Expanding G Suite's App Ecosystem
App Maker is one pillar of Google's strategy to build out a greater app ecosystem and business workflows around G Suite. Another is the "Recommended for G Suite" program to integrate popular apps across specific business use cases such as collaboration, project management, and Voice-over-IP (VoIP).
Recommended for G Suite launched in 2015, with eight partners including RingCentral and Okta Identity Management. Today, Alphabet announced seven new partner integrations that Murphy described as filling in more gaps for businesses in creating and end-to-end workflow within G Suite.

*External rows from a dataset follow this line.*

This is an optimization exercise on Yosys and OpenROAD, whose aim is small area, a short achievable clock period and few clock cycles per item, not a production implementation.
In this exercise RTL edits were held to simulation tests only and were not proved equivalent to the original.

$ cat flow/flow/run.sh
#!/bin/bash
set -o pipefail
export SETUP_SLACK_MARGIN=10
bash standard.sh 2>&1 | tee run_standard.log
$ cat flow/standard.sh
#!/bin/bash
# synth_recipe.tcl (not shown) runs the flow's synth.tcl, then flattens the netlist and writes it again
# the make line also repeats each setting of config.mk as NAME=value (left out here)
make -C /OpenROAD-flow-scripts/flow DESIGN_CONFIG=/design/flow/config.mk WORK_HOME=/design/flow/orfs CLKGATE_MAP_FILE= SYNTH_SCRIPT=/design/flow/synth_recipe.tcl "${@:-finish}"
$ cat flow/config.mk
export PLATFORM = sky130hd
export DESIGN_NAME = integer_alu_floored_division
export DESIGN_NICKNAME = integer_alu_floored_division
export VERILOG_FILES = /design/flow/design.v
export SDC_FILE = /design/flow/constraint.sdc
export NUM_CORES = 4
export LEC_CHECK = 0
export CAP_MARGIN = 20
export CORE_MARGIN = 2
export CORE_UTILIZATION = 40
export SLEW_MARGIN = 20
$ cat flow/constraint.sdc
create_clock -name core_clock -period 14.0 [get_ports {clk}]
set_input_delay 2.8000 -clock core_clock [delete_from_list [all_inputs] [get_ports {clk}]]
set_output_delay 2.8000 -clock core_clock [all_outputs]
set_load 0.01 [all_outputs]
$ cat flow/design.v
package ialu_pkg;
	localparam int unsigned XLEN = 32;
	localparam int unsigned CMDW = 4;
	localparam int unsigned DIV_BITS_PER_STAGE = 4;
	localparam int unsigned DIV_STAGES = XLEN / DIV_BITS_PER_STAGE;
	localparam logic [XLEN-1:0] HIGH_HALF_MASK = 32'hFFFF_0000;
	localparam logic [XLEN-1:0] LOW_HALF_MASK  = 32'h0000_FFFF;
	typedef enum logic [CMDW-1:0] {
		CMD_ADD = 4'd0,
		CMD_SUB = 4'd1,
		CMD_MUL = 4'd2,
		CMD_DIV = 4'd3,
		CMD_CMP = 4'd4,
		CMD_SHL = 4'd5,
		CMD_SHR = 4'd6,
		CMD_SAR = 4'd7,
		CMD_AND = 4'd8,
		CMD_OR  = 4'd9,
		CMD_XOR = 4'd10,
		CMD_NOT = 4'd11,
		CMD_LDL = 4'd12,
		CMD_LDH = 4'd13
	} cmd_t;
	typedef struct packed {
		logic [XLEN-1:0] quo;    
		logic [XLEN-1:0] rem;
		logic [XLEN-1:0] den;    
		logic [XLEN-1:0] b;      
		logic            neg_a;
		logic            neg_b;
	} div_data_t;
	typedef struct packed {
		logic [XLEN-1:0] res;
		logic            is_div;
		logic            div_zero;
		logic            fw;
		logic            rw;
	} res_info_t;
endpackage
Background: an optimization exercise with open tools, aiming at small area, a short achievable clock period and few clock cycles per item. Do not read the settings as production practice.
Function was checked by simulation only, so behaviour that the tests miss may differ from the original.

== build 60 ==
Design idct_1d_serial, start of the top module:
module idct_1d_serial #(
    parameter int OFFSET = 0
) (
    input  logic        clk,
    input  logic        rst,
    input  logic [95:0] coef_in,
    input  logic        in_valid,
    output logic        in_ready,
    output logic [63:0] pix_out,
    output logic        out_valid,
    input  logic        out_ready
);
Size: about 3,600 cells after synthesis, ~40,000 um^2 of cells after synthesis.
clock: 11.0 ns
lec_check: 0
abc_clock_period_in_ps: 3000
cap_margin: 20
core_margin: 2
core_utilization: 40
cts_buf_list: sky130_fd_sc_hd__clkbuf_8
slew_margin: 20
standard.sh (not shown) runs the stock make flow with config.mk's settings and CLKGATE_MAP_FILE= SYNTH_SCRIPT=/design/flow/synth_recipe.tcl, a recipe that flattens the netlist after the stock synthesis.
==> flow/flow/run.sh <==
#!/bin/bash
# Standard ORFS layout with one extra step between synthesis and floorplan:
# fixinv.py cancels the inverters that Yosys's adder extraction leaves between full-adder
# cells (a full adder is self-dual, so flipping its polarity is a pure rewiring).
# flow/make_vars.txt, if present, lists extra ORFS make variables (one per line), e.g. the
# setup slack margin repair_timing aims for.  Every tool's output goes to its own log file.
set -euo pipefail
WORK=$(pwd)
RES=$WORK/orfs/results/${FLOW_PLATFORM}/idct_1d_serial/base
EXTRA=()
if [[ -f flow/make_vars.txt ]]; then
  while IFS= read -r line; do
    [[ -n "$line" ]] && EXTRA+=("$line")
  done < flow/make_vars.txt
fi
bash standard.sh ${EXTRA[@]+"${EXTRA[@]}"} "$RES/1_2_yosys.v" > "$WORK/synth.log" 2>&1
cp "$RES/1_2_yosys.v" "$WORK/1_2_yosys.orig.v"
python3 flow/fixinv.py "$WORK/1_2_yosys.orig.v" "$RES/1_2_yosys.v" > "$WORK/fixinv.log" 2>&1
bash standard.sh ${EXTRA[@]+"${EXTRA[@]}"} finish > "$WORK/layout.log" 2>&1
Other scripts of this flow, unchanged in this note and not shown: flow/flow/fixinv.py, flow/flow/make_vars.txt
Per the final summary, build 60 finished and its layout is clean on timing, DRC and antenna.
Testbench counts of build 60, summed over its fixed seeds: cycles 1,624, items 1,600.
The following lists how build 92 was set up differently from build 60:
Settings: a deleted CTS_BUF_LIST that had been sky130_fd_sc_hd__clkbuf_8; a change of CORE_UTILIZATION from 40 to 55.
Notes after the runs:
Build 92 went all the way through the flow, and no timing, DRC or antenna check failed.
Build 92 gives more via count than build 60 did.
| global routing met2 resource utilization | build 92 vs build 60 | 14 points higher |
Relative to build 92, the following input files were edited for build 73:
Settings: a change of CORE_UTILIZATION from 55 to 40.
## What came out
Build 73 has completed all stages; timing, DRC and antenna checks passed.
Build 92 reached the final stage; the timing, DRC and antenna checks on its layout passed.
In build 73 relative to build 92, number of DRC markers in iteration 0 had gone up slightly.
Of the two values seen for top routing layer in use, met4 was produced by build 92 and met5 by build 73.
The core utilization in build 73 sits 16 points below the value recorded for build 92.
Diff build 92 -> build 73: count of clock-buffer cells in the layout barely changed; number of detailed-route iterations in the first pass picked up an extra 1; overall via count from detail_route lost 543.

* * *

idct_1d_serial, a different RTL version from the one above (not shown whole).
Size: about 3600 cells after synthesis, roughly 40000 um^2 of cells after synthesis.
==> flow/design.v (excerpt) <==
module idct_1d_serial #(
    parameter int OFFSET = 0
) (
    input  logic        clk,
    input  logic        rst,
    input  logic [95:0] coef_in,
    input  logic        in_valid,
    output logic        in_ready,
    output logic [63:0] pix_out,
    output logic        out_valid,
    input  logic        out_ready
);
Settings: LEC_CHECK=0, ABC_CLOCK_PERIOD_IN_PS=3000, CAP_MARGIN=20, CORE_MARGIN=2, CORE_UTILIZATION=40, CTS_BUF_LIST=sky130_fd_sc_hd__clkbuf_8, SLEW_MARGIN=20; clock period 11.0 ns.
==> flow/flow/fixinv.py <==
#!/usr/bin/env python3
"""Cancel inverters around full-adder cells in a Yosys gate netlist.

A full adder is self-dual: FA(~a,~b,~c) = (~sum, ~cout).  Yosys's extract_fa picks
polarities cell by cell, which leaves inverters between adders.  This pass flips adders
(connects the complements of their inputs and complements their outputs) whenever that
lowers the number of inverters, then writes the netlist back.  The logic is unchanged.
usage: fixinv.py in.v out.v
"""
import re
import sys

OUTPINS = {'X', 'Y', 'Q', 'Q_N', 'SUM', 'COUT', 'HI', 'LO'}
INV = 'sky130_fd_sc_hd__inv_1'


def is_inv(t):
    return re.fullmatch(r'sky130_fd_sc_hd__(clk)?inv_\d+', t) is not None


def is_fa(t):
    return re.fullmatch(r'sky130_fd_sc_hd__fa_\d+', t) is not None


def main(src, dst):
    text = open(src).read()
    m = re.search(r'^(module .*?;\n)(.*?)^endmodule', text, re.S | re.M)
    head_mod, body = m.group(1), m.group(2)
    pre, post = text[:m.start()], text[m.end():]
    cell_re = re.compile(r'^  (sky130_fd_sc_hd__\w+) (\S+) \((.*?)\);\n', re.S | re.M)
    decls = []
    cells = {}
    order = []
    pos = 0
    for cm in cell_re.finditer(body):
        decls.append(body[pos:cm.start()])
        pos = cm.end()
        typ, name, pins = cm.group(1), cm.group(2), cm.group(3)
        pm = {}
        for p, n in re.findall(r'\.(\w+)\(((?:[^()])*)\)', pins):
            pm[p] = n.strip()
        cells[name] = [typ, pm]
        order.append(name)
    rest = body[pos:]
    if rest.strip():
        # assigns or other statements: keep them, but treat their nets as fixed
        pass
    declstr = ''.join(decls)
    outports = set()
    for om in re.finditer(r'^\s*output\s+(\[(\d+):(\d+)\]\s+)?(\S+?)\s*;', head_mod + declstr, re.M):
        if om.group(1):
            hi, lo = int(om.group(2)), int(om.group(3))
            for i in range(min(hi, lo), max(hi, lo) + 1):
                outports.add(f"{om.group(4)}[{i}]")
        else:
            outports.add(om.group(4))
    fixed = set(re.findall(r'[\\\w$\[\]\.]+', rest)) if rest.strip() else set()

    drv = {}
    loads = {}

    def add_load(n, c, p):
        loads.setdefault(n, set()).add((c, p))

    for c in order:
        typ, pm = cells[c]
        for p, n in pm.items():
            if p in OUTPINS:
                drv[n] = (c, p)
            else:
                add_load(n, c, p)
    for n in outports:
        add_load(n, '$PORT', n)

    cnt = [0]

    def newnet():
        cnt[0] += 1
        return f"_fixinv_{cnt[0]}_"

    def newinv(a):
        cnt[0] += 1
        c = f"_fixinvc_{cnt[0]}_"
        y = newnet()
        cells[c] = [INV, {'A': a, 'Y': y}]
        order.append(c)
        drv[y] = (c, 'Y')
        add_load(a, c, 'A')
        return c, y

    def inv_driver(n):
        d = drv.get(n)
        if d and d[0] in cells and is_inv(cells[d[0]][0]):
            return d[0]
        return None

    def inv_load(n):
        for c, p in loads.get(n, ()):
            if c != '$PORT' and c in cells and is_inv(cells[c][0]):
                return c
        return None

    def connect(c, p, n):
        old = cells[c][1][p]
        loads[old].discard((c, p))
        cells[c][1][p] = n
        add_load(n, c, p)

    def remove_cell(c):
        typ, pm = cells.pop(c)
        for p, n in pm.items():
            if p in OUTPINS:
                drv.pop(n, None)
            else:
                loads[n].discard((c, p))

    def gain(f):
        """inverters saved by flipping f (estimate)"""
        typ, pm = cells[f]
        g = 0
        for p in ('A', 'B', 'CIN'):
            n = pm[p]
            I = inv_driver(n)
            if I is not None:
                if len(loads[n]) == 1 and cells[I][1]['Y'] not in outports:
                    g += 1
            elif inv_load(n) is None:
                g -= 1
        for p in ('SUM', 'COUT'):
            o = pm[p]
            ls = loads.get(o, set())
            invs = [c for c, q in ls if c != '$PORT' and is_inv(cells[c][0])
                    and cells[c][1]['Y'] not in outports and cells[c][1]['Y'] not in fixed]
            others = len(ls) - len(invs)
            g += len(invs)
            if others:
                g -= 1
        return g

    def flip(f):
        typ, pm = cells[f]
        for p in ('A', 'B', 'CIN'):
            n = pm[p]
            I = inv_driver(n)
            if I is not None:
                connect(f, p, cells[I][1]['A'])
                if not loads[n] and n not in outports:
                    remove_cell(I)
            else:
                J = inv_load(n)
                y = cells[J][1]['Y'] if J else newinv(n)[1]
                connect(f, p, y)
        for p in ('SUM', 'COUT'):
            o = pm[p]
            o2 = newnet()
            drv.pop(o, None)
            cells[f][1][p] = o2
            drv[o2] = (f, p)
            ls = list(loads.get(o, set()))
            for c, q in ls:
                if c != '$PORT' and is_inv(cells[c][0]):
                    y = cells[c][1]['Y']
                    if y in outports or y in fixed:
                        continue
                    for c2, q2 in list(loads.get(y, set())):
                        connect(c2, q2, o2)
                    remove_cell(c)
            if loads.get(o):
                # remaining loads need the old polarity: o = ~o2
                cnt[0] += 1
                c = f"_fixinvc_{cnt[0]}_"
                cells[c] = [INV, {'A': o2, 'Y': o}]
                order.append(c)
                drv[o] = (c, 'Y')
                add_load(o2, c, 'A')

    def ninv():
        return sum(1 for c in cells if is_inv(cells[c][0]))

    before = ninv()
    fas = [c for c in order if is_fa(cells[c][0])]
    for it in range(20):
        changed = 0
        for f in fas:
            if gain(f) > 0:
                k0 = ninv()
                flip(f)
                changed += 1
        if not changed:
            break
    # merge inverters that share an input
    byin = {}
    for c in list(order):
        if c in cells and is_inv(cells[c][0]):
            a, y = cells[c][1]['A'], cells[c][1]['Y']
            if y in outports or y in fixed:
                continue
            if a in byin:
                keep = byin[a]
                ky = cells[keep][1]['Y']
                for c2, q2 in list(loads.get(y, set())):
                    connect(c2, q2, ky)
                remove_cell(c)
            else:
                byin[a] = c
    # drop inverters with no loads
    for c in list(order):
        if c in cells and is_inv(cells[c][0]):
            y = cells[c][1]['Y']
            if not loads.get(y) and y not in outports and y not in fixed:
                remove_cell(c)
    after = ninv()
    print(f"fixinv: inverters {before} -> {after}", file=sys.stderr)

    newnets = set()
    for c in order:
        if c in cells:
            for n in cells[c][1].values():
                if n.startswith('_fixinv_'):
                    newnets.add(n)
    out = [pre, head_mod, declstr]
    for n in sorted(newnets):
        out.append(f"  wire {n};\n")
    for c in order:
        if c not in cells:
            continue
        typ, pm = cells[c]
        pins = ',\n'.join(f"    .{p}({n}{' ' if n.startswith(chr(92)) else ''})" for p, n in pm.items())
        out.append(f"  {typ} {c} (\n{pins}\n  );\n")
    out.append(rest)
    out.append('endmodule')
    out.append(post)
    open(dst, 'w').write(''.join(out))


if __name__ == '__main__':
    main(sys.argv[1], sys.argv[2])
==> flow/flow/make_vars.txt <==
SETUP_SLACK_MARGIN=6.45
BUFFER_PORTS_ARGS=-buffer_cell sky130_fd_sc_hd__buf_1
Scripts as last shown in full above: flow/flow/run.sh
Testbench counts at the start, summed over its fixed seeds: cycles 1,624, items 1,600.
Edit:
Settings changed: ABC_CLOCK_PERIOD_IN_PS 3000 to 1200.
After rerunning: The changed run finished clean; count of clock-buffer cells in the layout is unchanged; synthesized area does not change; routed wire length does not change; design area does not change; register-to-register slack hardly moves.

The bigger picture here is whether Google will take a cue from the Salesforce AppExchange and ultimately make App Maker-created apps available in the G Suite Marketplace alongside partner integrations. That level of native app integration within G Suite is a ways off, but Murphy said Google has discussed the option of making apps built with App Maker freely available in the marketplace or as templates within App Builder.
Fitting Into the Low-Code Landscape
The timing of Google's low-code announcement isn't an accident. Last month, Microsoft announced general availability of its PowerApps low-code platform and Microsoft Flow, its automated workflow tool. Similarly to how Google's low-code tooling is integrated throughout the G Suite app ecosystem, Microsoft has integrated PowerApps into its own suite of cloud-based services including Microsoft Office 365 and Microsoft Power BI.
Salesforce is the other big mainstream tech player in the low-code space, and one of the leaders according to the most recent Forrester Wave Report on low-code development platforms. Salesforce structures its Lightning App Builder and Lightning Components development tools the same way, building them directly into its cloud-based customer relationship management (CRM) and marketing clouds. Apps built using Lightning can be listed directly on the Salesforce AppExchange, a path Google is beginning to follow with "Recommended for G Suite."
Google, Microsoft, and Salesforce are baking low-code development tools into their cloud-based business and productivity platforms, but the low-code space also has plenty of incumbent and up-and-coming companies sporting mature offerings. Forrester's other leaders in the low-code space include Appian, Mendix, and OutSystems, all of which offer powerful low-code enterprise app development tools.
There are also plenty of challengers close behind. Companies like AgilePoint, K2, ServiceNow, and QuickBase all have business-focused low-code and workflow platforms of their own. These companies have been around longer and many have significant enterprise customer bases on top of more mature technology than Google and Microsoft's newly minted low-code tools. G Suite is on the right track with App Maker, but the platform is a long way from the more mature low-code ecosystem and app marketplaces of Salesforce and Appian.
In the long run, we may begin to see some mergers and acquisitions within the smaller low-code players. As Google, Microsoft, and Salesforce's native tools gain more traction, other tech giants may want to buy their way into the action. For now, the low-code space is just beginning to really heat up.